# Work task
In the listing that follows, the lines starting at the one containing "cell / number" and ending at the one containing "17.8 | 0.417 |" are to be returned exactly, both boundary lines included, and no others.

# Record set
[Start of Attachment]

==> config.mk <==
export PLATFORM = sky130hd
export DESIGN_NAME = tlt_ctrl
export DESIGN_NICKNAME = d
export VERILOG_FILES = /design/src/rtl/tlt_pkg.sv /design/src/rtl/tlt_ctrl.sv
export SDC_FILE = /design/constraint.sdc
export NUM_CORES = 1
export LEC_CHECK = 0
export ABC_AREA = 1
export BUFFER_PORTS_ARGS = -buffer_cell sky130_fd_sc_hd__clkbuf_2
export CORE_AREA = 4 4 41 43
export DETAILED_ROUTE_END_ITERATION = 8
export DIE_AREA = 0 0 45 47
export MAX_ROUTING_LAYER = met4
export PLACE_DENSITY = 0.5
export SYNTH_ARGS = -nofsm -noshare
export SYNTH_HDL_FRONTEND = slang
export SYNTH_SLANG_ARGS = --single-unit
==> constraint.sdc <==
create_clock -name clk -period 1 [get_ports clk]
set_input_delay 0 -clock clk [delete_from_list [all_inputs] [get_ports clk]]
set_output_delay 0 -clock clk [all_outputs]
set_load 0.02 [all_outputs]
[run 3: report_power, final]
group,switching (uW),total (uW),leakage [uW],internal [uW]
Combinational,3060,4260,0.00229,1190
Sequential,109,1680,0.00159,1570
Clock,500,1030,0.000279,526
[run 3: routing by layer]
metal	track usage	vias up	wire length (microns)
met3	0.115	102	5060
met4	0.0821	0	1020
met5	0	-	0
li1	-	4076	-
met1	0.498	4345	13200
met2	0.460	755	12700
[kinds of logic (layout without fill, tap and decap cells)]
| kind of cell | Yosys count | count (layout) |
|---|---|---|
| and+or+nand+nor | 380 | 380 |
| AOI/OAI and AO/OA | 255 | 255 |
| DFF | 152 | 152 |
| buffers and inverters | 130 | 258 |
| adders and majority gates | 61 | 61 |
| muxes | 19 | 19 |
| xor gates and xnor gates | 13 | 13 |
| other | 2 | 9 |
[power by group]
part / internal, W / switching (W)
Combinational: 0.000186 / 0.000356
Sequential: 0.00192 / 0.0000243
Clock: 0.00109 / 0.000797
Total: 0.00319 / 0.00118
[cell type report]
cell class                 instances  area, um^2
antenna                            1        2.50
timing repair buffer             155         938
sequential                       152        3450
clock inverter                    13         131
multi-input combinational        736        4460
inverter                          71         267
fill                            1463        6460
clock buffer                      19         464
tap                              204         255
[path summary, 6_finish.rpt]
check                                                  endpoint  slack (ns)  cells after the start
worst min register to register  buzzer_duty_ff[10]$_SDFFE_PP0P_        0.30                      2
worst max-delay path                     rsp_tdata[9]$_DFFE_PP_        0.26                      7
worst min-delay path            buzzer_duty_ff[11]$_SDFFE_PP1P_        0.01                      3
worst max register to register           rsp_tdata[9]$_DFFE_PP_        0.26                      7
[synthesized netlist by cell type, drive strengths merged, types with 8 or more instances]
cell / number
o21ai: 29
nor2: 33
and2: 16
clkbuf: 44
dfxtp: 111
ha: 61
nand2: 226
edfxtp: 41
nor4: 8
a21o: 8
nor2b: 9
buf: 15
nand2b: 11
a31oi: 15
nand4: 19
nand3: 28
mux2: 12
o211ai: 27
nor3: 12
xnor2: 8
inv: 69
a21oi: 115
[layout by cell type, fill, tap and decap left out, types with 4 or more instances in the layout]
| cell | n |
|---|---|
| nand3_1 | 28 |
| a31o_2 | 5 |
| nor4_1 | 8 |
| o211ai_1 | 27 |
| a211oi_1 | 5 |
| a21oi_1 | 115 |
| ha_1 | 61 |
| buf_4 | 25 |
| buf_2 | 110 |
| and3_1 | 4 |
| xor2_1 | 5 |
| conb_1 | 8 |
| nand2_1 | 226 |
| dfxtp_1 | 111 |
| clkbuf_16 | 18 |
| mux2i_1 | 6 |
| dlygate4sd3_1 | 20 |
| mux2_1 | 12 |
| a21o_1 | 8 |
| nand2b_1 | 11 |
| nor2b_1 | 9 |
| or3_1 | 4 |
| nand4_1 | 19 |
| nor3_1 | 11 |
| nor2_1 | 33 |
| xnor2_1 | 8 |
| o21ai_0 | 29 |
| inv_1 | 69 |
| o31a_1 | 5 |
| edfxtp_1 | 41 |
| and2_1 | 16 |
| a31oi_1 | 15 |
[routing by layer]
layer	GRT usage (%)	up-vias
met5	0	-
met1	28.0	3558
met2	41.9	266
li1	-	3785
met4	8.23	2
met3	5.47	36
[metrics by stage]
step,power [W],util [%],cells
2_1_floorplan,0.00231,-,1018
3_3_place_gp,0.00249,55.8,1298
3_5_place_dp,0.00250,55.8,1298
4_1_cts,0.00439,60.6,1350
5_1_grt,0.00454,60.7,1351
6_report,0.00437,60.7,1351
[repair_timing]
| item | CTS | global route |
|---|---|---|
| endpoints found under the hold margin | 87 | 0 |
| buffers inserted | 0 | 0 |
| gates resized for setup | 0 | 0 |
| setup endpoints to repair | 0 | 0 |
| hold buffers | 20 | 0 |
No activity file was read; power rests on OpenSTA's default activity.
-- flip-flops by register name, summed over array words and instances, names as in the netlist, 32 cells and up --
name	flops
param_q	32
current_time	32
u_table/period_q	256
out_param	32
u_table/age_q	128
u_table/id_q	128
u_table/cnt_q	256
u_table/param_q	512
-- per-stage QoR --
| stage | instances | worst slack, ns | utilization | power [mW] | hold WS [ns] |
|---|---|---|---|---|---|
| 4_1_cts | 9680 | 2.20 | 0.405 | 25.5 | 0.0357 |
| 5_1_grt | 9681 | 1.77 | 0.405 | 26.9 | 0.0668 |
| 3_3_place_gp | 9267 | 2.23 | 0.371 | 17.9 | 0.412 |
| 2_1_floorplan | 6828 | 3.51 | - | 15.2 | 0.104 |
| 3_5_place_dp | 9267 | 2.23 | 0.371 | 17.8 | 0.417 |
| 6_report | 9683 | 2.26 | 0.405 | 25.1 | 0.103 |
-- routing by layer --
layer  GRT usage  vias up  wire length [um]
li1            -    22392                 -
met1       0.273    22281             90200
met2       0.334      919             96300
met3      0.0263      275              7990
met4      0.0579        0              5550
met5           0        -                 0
--- config.mk ---
export PLATFORM = sky130hd
export DESIGN_NAME = ramp_setpoint_pid_heater_unit
export DESIGN_NICKNAME = d
export VERILOG_FILES = /design/src/design/rsph_pkg.sv /design/src/design/ramp_setpoint_pid_heater_unit.sv /design/src/design/rsph_ctrl.sv /design/src/design/rsph_datapath.sv
export VERILOG_INCLUDE_DIRS = /design/src /design/src/design
export SDC_FILE = /design/constraint.sdc
export NUM_CORES = 2
export LEC_CHECK = 0
export BUFFER_PORTS_ARGS = -buffer_cell sky130_fd_sc_hd__buf_2
export CORE_MARGIN = 2
export CORE_UTILIZATION = 30
export DETAILED_ROUTE_END_ITERATION = 6
export GPL_TIMING_DRIVEN = 0
export REMOVE_ABC_BUFFERS = 1
export SLEW_MARGIN = 5
export SYNTH_ARGS = -nofsm -noshare
export SYNTH_HDL_FRONTEND = slang
export SYNTH_SLANG_ARGS = --single-unit
--- constraint.sdc ---
create_clock -name clk_i -period 15.7 [get_ports clk_i]
set_input_delay 3.14 -clock clk_i [delete_from_list [all_inputs] [get_ports clk_i]]
set_output_delay 3.14 -clock clk_i [all_outputs]
set_load 0.03 [all_outputs]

[End of Attachment]

# Problem solution
cell / number
o21ai: 29
nor2: 33
and2: 16
clkbuf: 44
dfxtp: 111
ha: 61
nand2: 226
edfxtp: 41
nor4: 8
a21o: 8
nor2b: 9
buf: 15
nand2b: 11
a31oi: 15
nand4: 19
nand3: 28
mux2: 12
o211ai: 27
nor3: 12
xnor2: 8
inv: 69
a21oi: 115
[layout by cell type, fill, tap and decap left out, types with 4 or more instances in the layout]
| cell | n |
|---|---|
| nand3_1 | 28 |
| a31o_2 | 5 |
| nor4_1 | 8 |
| o211ai_1 | 27 |
| a211oi_1 | 5 |
| a21oi_1 | 115 |
| ha_1 | 61 |
| buf_4 | 25 |
| buf_2 | 110 |
| and3_1 | 4 |
| xor2_1 | 5 |
| conb_1 | 8 |
| nand2_1 | 226 |
| dfxtp_1 | 111 |
| clkbuf_16 | 18 |
| mux2i_1 | 6 |
| dlygate4sd3_1 | 20 |
| mux2_1 | 12 |
| a21o_1 | 8 |
| nand2b_1 | 11 |
| nor2b_1 | 9 |
| or3_1 | 4 |
| nand4_1 | 19 |
| nor3_1 | 11 |
| nor2_1 | 33 |
| xnor2_1 | 8 |
| o21ai_0 | 29 |
| inv_1 | 69 |
| o31a_1 | 5 |
| edfxtp_1 | 41 |
| and2_1 | 16 |
| a31oi_1 | 15 |
[routing by layer]
layer	GRT usage (%)	up-vias
met5	0	-
met1	28.0	3558
met2	41.9	266
li1	-	3785
met4	8.23	2
met3	5.47	36
[metrics by stage]
step,power [W],util [%],cells
2_1_floorplan,0.00231,-,1018
3_3_place_gp,0.00249,55.8,1298
3_5_place_dp,0.00250,55.8,1298
4_1_cts,0.00439,60.6,1350
5_1_grt,0.00454,60.7,1351
6_report,0.00437,60.7,1351
[repair_timing]
| item | CTS | global route |
|---|---|---|
| endpoints found under the hold margin | 87 | 0 |
| buffers inserted | 0 | 0 |
| gates resized for setup | 0 | 0 |
| setup endpoints to repair | 0 | 0 |
| hold buffers | 20 | 0 |
No activity file was read; power rests on OpenSTA's default activity.
-- flip-flops by register name, summed over array words and instances, names as in the netlist, 32 cells and up --
name	flops
param_q	32
current_time	32
u_table/period_q	256
out_param	32
u_table/age_q	128
u_table/id_q	128
u_table/cnt_q	256
u_table/param_q	512
-- per-stage QoR --
| stage | instances | worst slack, ns | utilization | power [mW] | hold WS [ns] |
|---|---|---|---|---|---|
| 4_1_cts | 9680 | 2.20 | 0.405 | 25.5 | 0.0357 |
| 5_1_grt | 9681 | 1.77 | 0.405 | 26.9 | 0.0668 |
| 3_3_place_gp | 9267 | 2.23 | 0.371 | 17.9 | 0.412 |
| 2_1_floorplan | 6828 | 3.51 | - | 15.2 | 0.104 |
| 3_5_place_dp | 9267 | 2.23 | 0.371 | 17.8 | 0.417 |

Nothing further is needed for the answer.